■ Data listing

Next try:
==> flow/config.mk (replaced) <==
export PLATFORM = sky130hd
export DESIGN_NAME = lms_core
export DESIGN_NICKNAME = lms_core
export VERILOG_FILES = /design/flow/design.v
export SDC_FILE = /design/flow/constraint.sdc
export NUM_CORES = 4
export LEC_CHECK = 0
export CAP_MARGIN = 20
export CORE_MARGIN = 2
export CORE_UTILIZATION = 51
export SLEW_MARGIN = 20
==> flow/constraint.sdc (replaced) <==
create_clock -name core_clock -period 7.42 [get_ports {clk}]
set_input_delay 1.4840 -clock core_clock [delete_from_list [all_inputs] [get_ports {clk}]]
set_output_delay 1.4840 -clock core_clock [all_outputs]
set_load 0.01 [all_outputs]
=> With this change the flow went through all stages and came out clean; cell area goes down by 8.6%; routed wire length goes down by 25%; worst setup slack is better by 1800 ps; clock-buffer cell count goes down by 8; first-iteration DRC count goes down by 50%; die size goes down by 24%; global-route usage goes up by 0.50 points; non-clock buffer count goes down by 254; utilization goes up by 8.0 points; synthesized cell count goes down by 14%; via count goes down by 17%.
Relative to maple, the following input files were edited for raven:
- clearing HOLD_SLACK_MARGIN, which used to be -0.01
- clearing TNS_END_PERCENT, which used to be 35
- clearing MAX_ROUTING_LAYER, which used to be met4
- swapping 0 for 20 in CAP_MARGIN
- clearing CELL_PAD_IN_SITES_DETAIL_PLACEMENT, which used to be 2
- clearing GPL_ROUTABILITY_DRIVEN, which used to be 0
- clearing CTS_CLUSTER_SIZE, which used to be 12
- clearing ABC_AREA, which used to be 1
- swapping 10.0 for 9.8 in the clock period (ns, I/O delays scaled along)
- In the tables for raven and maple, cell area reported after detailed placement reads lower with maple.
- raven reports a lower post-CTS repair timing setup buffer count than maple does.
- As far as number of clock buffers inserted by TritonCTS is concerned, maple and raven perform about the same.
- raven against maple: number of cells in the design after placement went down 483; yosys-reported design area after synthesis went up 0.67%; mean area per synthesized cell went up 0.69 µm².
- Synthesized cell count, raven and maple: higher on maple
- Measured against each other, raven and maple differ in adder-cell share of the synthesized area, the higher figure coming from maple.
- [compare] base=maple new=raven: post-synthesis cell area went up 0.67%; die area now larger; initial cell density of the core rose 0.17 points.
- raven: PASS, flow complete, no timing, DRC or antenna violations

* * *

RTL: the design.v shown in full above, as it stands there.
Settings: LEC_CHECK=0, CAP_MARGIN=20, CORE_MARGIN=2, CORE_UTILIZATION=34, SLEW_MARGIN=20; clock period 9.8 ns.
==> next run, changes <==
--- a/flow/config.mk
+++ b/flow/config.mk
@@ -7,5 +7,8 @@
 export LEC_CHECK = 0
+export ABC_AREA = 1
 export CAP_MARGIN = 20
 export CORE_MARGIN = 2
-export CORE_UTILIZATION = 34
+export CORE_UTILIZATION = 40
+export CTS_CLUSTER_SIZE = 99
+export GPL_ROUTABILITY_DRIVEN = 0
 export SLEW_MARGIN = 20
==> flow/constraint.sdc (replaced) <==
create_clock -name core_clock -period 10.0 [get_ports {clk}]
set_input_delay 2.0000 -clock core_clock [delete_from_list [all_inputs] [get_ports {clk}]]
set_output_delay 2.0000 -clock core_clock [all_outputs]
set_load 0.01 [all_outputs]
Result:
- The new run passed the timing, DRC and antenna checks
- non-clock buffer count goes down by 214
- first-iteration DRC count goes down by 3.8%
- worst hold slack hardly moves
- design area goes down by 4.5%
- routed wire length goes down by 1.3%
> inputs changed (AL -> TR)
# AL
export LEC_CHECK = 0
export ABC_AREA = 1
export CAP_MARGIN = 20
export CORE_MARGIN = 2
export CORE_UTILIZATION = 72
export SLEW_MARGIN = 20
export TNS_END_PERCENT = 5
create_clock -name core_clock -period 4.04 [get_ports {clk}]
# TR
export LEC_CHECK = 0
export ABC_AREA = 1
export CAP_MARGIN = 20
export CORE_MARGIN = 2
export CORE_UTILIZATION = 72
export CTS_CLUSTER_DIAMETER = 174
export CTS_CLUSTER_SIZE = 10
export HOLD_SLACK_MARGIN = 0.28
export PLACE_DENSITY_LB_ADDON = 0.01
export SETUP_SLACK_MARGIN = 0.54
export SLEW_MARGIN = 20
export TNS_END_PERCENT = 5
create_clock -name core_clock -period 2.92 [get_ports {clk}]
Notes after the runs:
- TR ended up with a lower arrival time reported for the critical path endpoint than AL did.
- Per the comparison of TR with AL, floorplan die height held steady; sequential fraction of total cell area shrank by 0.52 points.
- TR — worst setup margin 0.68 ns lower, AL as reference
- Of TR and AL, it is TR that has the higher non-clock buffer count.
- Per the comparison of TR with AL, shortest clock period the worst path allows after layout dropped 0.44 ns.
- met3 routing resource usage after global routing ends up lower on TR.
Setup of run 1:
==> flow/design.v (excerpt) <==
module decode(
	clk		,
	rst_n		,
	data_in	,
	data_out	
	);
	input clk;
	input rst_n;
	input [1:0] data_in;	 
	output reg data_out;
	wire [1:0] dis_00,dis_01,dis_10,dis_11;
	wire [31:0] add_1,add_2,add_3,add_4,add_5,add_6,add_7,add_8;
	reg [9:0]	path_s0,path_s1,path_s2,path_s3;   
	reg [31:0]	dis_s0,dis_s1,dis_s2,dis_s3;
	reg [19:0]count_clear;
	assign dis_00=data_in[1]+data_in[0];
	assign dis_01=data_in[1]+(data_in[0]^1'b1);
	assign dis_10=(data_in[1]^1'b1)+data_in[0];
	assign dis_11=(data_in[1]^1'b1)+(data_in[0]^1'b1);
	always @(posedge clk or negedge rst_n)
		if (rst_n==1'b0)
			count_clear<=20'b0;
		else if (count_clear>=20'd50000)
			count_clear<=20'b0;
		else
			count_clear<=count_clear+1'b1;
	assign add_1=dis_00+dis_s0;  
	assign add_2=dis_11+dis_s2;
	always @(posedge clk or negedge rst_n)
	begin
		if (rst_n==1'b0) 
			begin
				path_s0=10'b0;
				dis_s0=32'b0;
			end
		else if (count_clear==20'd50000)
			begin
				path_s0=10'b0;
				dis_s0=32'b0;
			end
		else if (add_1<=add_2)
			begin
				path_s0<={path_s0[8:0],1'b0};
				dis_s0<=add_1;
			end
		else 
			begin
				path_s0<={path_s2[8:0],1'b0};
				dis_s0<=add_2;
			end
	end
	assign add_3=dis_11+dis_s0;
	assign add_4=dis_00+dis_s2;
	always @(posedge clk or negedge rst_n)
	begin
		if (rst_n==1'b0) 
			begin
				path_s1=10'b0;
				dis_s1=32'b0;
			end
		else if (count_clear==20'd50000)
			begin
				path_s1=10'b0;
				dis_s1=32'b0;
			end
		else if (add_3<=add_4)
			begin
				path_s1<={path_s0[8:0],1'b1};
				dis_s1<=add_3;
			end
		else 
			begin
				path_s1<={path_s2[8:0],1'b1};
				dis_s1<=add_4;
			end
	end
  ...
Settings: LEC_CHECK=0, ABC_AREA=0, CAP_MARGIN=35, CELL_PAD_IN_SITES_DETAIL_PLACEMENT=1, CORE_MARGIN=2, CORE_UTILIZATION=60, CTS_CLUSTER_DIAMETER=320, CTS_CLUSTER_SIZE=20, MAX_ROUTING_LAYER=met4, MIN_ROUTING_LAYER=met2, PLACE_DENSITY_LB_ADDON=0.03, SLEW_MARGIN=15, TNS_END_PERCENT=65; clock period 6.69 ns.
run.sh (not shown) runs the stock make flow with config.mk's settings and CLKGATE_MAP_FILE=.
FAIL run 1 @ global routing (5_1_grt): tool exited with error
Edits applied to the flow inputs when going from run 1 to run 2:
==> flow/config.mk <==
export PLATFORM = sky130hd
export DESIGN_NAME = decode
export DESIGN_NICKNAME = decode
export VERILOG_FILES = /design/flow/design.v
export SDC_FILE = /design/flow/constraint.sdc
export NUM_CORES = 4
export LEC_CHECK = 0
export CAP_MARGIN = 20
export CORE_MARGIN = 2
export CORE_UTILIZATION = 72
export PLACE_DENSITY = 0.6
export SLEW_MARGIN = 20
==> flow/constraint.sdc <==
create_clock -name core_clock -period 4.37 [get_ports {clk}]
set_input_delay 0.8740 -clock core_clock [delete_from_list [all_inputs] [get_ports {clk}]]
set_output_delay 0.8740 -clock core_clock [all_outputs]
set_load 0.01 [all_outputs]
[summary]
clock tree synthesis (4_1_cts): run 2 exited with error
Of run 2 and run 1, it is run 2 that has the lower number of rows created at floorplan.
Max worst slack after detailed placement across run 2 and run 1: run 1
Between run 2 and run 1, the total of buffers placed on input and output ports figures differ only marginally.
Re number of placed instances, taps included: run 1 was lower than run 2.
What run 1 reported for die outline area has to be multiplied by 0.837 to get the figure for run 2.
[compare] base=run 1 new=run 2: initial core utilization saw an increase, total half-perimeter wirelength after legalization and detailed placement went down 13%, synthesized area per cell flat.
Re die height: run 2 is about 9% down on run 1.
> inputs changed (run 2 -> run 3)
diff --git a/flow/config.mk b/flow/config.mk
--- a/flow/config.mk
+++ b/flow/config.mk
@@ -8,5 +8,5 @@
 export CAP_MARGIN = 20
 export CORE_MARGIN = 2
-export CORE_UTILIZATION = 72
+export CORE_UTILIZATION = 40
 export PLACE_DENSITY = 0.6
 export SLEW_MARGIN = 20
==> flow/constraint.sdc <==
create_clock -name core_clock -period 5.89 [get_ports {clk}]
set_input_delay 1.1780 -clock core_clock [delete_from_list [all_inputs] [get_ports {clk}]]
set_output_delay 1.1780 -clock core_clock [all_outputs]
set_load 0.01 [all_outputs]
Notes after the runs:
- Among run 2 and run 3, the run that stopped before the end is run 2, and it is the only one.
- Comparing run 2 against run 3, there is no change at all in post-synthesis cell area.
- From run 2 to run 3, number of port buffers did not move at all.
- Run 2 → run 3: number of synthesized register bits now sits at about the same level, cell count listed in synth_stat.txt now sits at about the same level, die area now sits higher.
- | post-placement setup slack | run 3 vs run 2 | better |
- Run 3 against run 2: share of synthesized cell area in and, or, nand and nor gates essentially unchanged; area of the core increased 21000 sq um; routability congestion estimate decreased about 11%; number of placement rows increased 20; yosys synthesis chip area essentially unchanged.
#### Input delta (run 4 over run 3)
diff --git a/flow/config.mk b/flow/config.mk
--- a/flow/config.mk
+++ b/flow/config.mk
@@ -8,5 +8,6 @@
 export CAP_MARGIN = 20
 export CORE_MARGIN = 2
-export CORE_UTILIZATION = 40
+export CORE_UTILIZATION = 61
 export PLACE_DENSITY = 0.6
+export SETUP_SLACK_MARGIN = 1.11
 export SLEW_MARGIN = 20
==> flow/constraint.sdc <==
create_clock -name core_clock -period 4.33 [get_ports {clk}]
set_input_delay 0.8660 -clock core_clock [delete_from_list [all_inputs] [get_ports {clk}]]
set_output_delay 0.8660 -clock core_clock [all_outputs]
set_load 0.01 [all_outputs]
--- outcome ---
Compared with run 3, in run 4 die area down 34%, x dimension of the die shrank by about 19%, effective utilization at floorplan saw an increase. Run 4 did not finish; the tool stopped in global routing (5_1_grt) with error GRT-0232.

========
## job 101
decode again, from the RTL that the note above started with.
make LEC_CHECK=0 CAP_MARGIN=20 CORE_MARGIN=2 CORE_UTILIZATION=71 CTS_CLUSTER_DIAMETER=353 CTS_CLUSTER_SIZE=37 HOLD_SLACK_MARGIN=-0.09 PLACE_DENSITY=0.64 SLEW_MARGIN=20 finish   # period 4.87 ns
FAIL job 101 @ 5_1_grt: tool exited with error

■ Try it
Wherever the string "swapping" occurs in the listing, return the line it sits on.

■ Exercise output
- swapping 0 for 20 in CAP_MARGIN
- swapping 10.0 for 9.8 in the clock period (ns, I/O delays scaled along)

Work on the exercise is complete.